No Operation After Short Course Radiotherapy Followed By Consolidation Chemotherapy In Locally Advanced Rectal Cancer

Phase 2

Recruiting

• Conditions: Rectal Cancer
• Interventions: Drug: Oxaliplatin; Drug: 5-Fluoracil; Drug: Leucovorin; Drug: Capecitabine; Radiation: 5x5 Gy; Behavioral: Quality of Life Questionnaires; Procedure: DRE/ Endoscopy

• Registration Number: NCT04864067
• Lead Sponsor: Servicio de Salud Metropolitano Sur Oriente

Brief Summary

This study is designed to explore the hypothesis that in patients with a Locally advanced rectal cancer (LARC) treated with a Total neoadjuvant therapy (TNT) strategy based on short course radiotherapy (5x5Gy) followed by neoadjuvant consolidation chemotherapy is associated with a higher rate of pathological clinical response and sustained (\>1year) complete clinical response when compared to an historical cohort treated with long course chemoradiation therapy (CRT), total mesorectal excision (TME) and adjuvant chemotherapy (ACT).

Detailed Description

Non-operative management with a Watch and Wait (W\&W) strategy has been advocated for selected patients with a locally advanced rectal cancer (LARC) and a complete clinical response (cCR) after neoajuvant (NA) treatment.
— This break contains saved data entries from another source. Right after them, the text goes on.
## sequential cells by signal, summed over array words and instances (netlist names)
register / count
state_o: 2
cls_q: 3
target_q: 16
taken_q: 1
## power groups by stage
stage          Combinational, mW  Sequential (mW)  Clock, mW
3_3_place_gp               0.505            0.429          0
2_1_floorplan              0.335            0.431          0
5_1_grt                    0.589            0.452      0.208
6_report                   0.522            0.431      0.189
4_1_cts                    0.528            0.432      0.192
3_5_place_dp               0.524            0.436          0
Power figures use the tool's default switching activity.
**config.mk**
```make
export PLATFORM = sky130hd
export DESIGN_NAME = foc_tick_sched
export DESIGN_NICKNAME = d
export VERILOG_FILES = /design/src/rtl/foc_clk_pkg.sv /design/src/rtl/foc_tick_chan.sv /design/src/rtl/foc_tick_sched.sv
export SDC_FILE = /design/constraint.sdc
export NUM_CORES = 1
export LEC_CHECK = 0
export ABC_CLOCK_PERIOD_IN_PS = 3600
export CORE_ASPECT_RATIO = 1.75
export CORE_MARGIN = 10
export CORE_UTILIZATION = 35
export CTS_CLUSTER_DIAMETER = 120
export DETAILED_ROUTE_END_ITERATION = 8
export DONT_BUFFER_PORTS = 1
export PLACE_DENSITY_LB_ADDON = 0.25
export SYNTH_ARGS = -nofsm -noshare
export SYNTH_HDL_FRONTEND = slang
export SYNTH_SLANG_ARGS = --single-unit
```
**constraint.sdc**
```tcl
create_clock -name clk -period 3.6 [get_ports clk]
set_input_delay 0.36 -clock clk [delete_from_list [all_inputs] [get_ports clk]]
set_output_delay 0.36 -clock clk [all_outputs]
set_load 0.05 [all_outputs]
```
===== config.mk =====
export PLATFORM = sky130hd
export DESIGN_NAME = spi_peripheral
export DESIGN_NICKNAME = d
export VERILOG_FILES = /design/src/rtl/spi_peripheral.sv
export SDC_FILE = /design/constraint.sdc
export NUM_CORES = 1
export LEC_CHECK = 0
export ABC_AREA = 0
export CAP_MARGIN = 20
export CORE_ASPECT_RATIO = 1.4
export CORE_MARGIN = 2
export CORE_UTILIZATION = 53
export CTS_CLUSTER_DIAMETER = 100
export DETAILED_ROUTE_END_ITERATION = 8
export GPL_TIMING_DRIVEN = 0
export PLACE_DENSITY = 0.88
export SETUP_SLACK_MARGIN = 0.05
export SYNTH_ARGS = -nofsm -noshare
export SYNTH_HDL_FRONTEND = slang
export SYNTH_SLANG_ARGS = --single-unit

===== constraint.sdc =====
create_clock -name clk -period 1.9 [get_ports clk]
set_input_delay 0.38 -clock clk [delete_from_list [all_inputs] [get_ports clk]]
set_output_delay 0.38 -clock clk [all_outputs]
set_load 0.01 [all_outputs]
[src/rtl/loader_pkg.sv]
// rtl/loader_pkg.sv - shared types and helpers for the instruction loader
package loader_pkg;

    typedef enum logic [2:0] {
        IDLE,
        LEN0,
        LEN1,
        DATA,
        CHECK,
        DONE,
        ERROR
    } loader_state_t;

    localparam int HDR_BYTES = 2;

    function automatic int bytes_per_word(input int data_width);
        return data_width / 8;
    endfunction

endpackage
## config.mk

```make
export PLATFORM = sky130hd
export DESIGN_NAME = match_monitor
export DESIGN_NICKNAME = d
export VERILOG_FILES = /design/src/rtl/match_mon_pkg.sv /design/src/rtl/match_monitor_run_tracker.sv /design/src/rtl/match_monitor.sv
export SDC_FILE = /design/constraint.sdc
export NUM_CORES = 1
export LEC_CHECK = 0
export ABC_AREA = 0
export ABC_CLOCK_PERIOD_IN_PS = 4070
export BUFFER_PORTS_ARGS = -buffer_cell sky130_fd_sc_hd__buf_2
export CORE_MARGIN = 3
export CORE_UTILIZATION = 55
export CTS_BUF_LIST = sky130_fd_sc_hd__clkbuf_2 sky130_fd_sc_hd__clkbuf_4 sky130_fd_sc_hd__clkbuf_8
export DETAILED_ROUTE_END_ITERATION = 12
export PLACE_DENSITY = 0.78
export SLEW_MARGIN = 20
export SYNTH_ARGS = -nofsm -noshare
export SYNTH_HDL_FRONTEND = slang
export SYNTH_HIERARCHICAL = 1
export SYNTH_SLANG_ARGS = --single-unit
```

## constraint.sdc

```tcl
create_clock -name clk -period 4.07 [get_ports clk]
set_input_delay 0.814 -clock clk [delete_from_list [all_inputs] [get_ports clk]]
set_output_delay 0.814 -clock clk [all_outputs]
set_load 0.02 [all_outputs]
```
In this context, total neoadjuvant therapy (TNT), i.e the use of radiotherapy and full dose of post-operative chemotherapy as part of NA treatment, has emerged as a strategy to enhance treatment response.

Currently, TNT has reported higher rates of pCR and organ preservation when compared to current standard of care. However, the best TNT strategy is still unknown. We therefore hypothesize that in LARC patients, the use of a TNT strategy based on short course RT followed by consolidation chemotherapy is associated with a higher rate of pCR and sustained (\>1year) cCR when compared to an historic cohort.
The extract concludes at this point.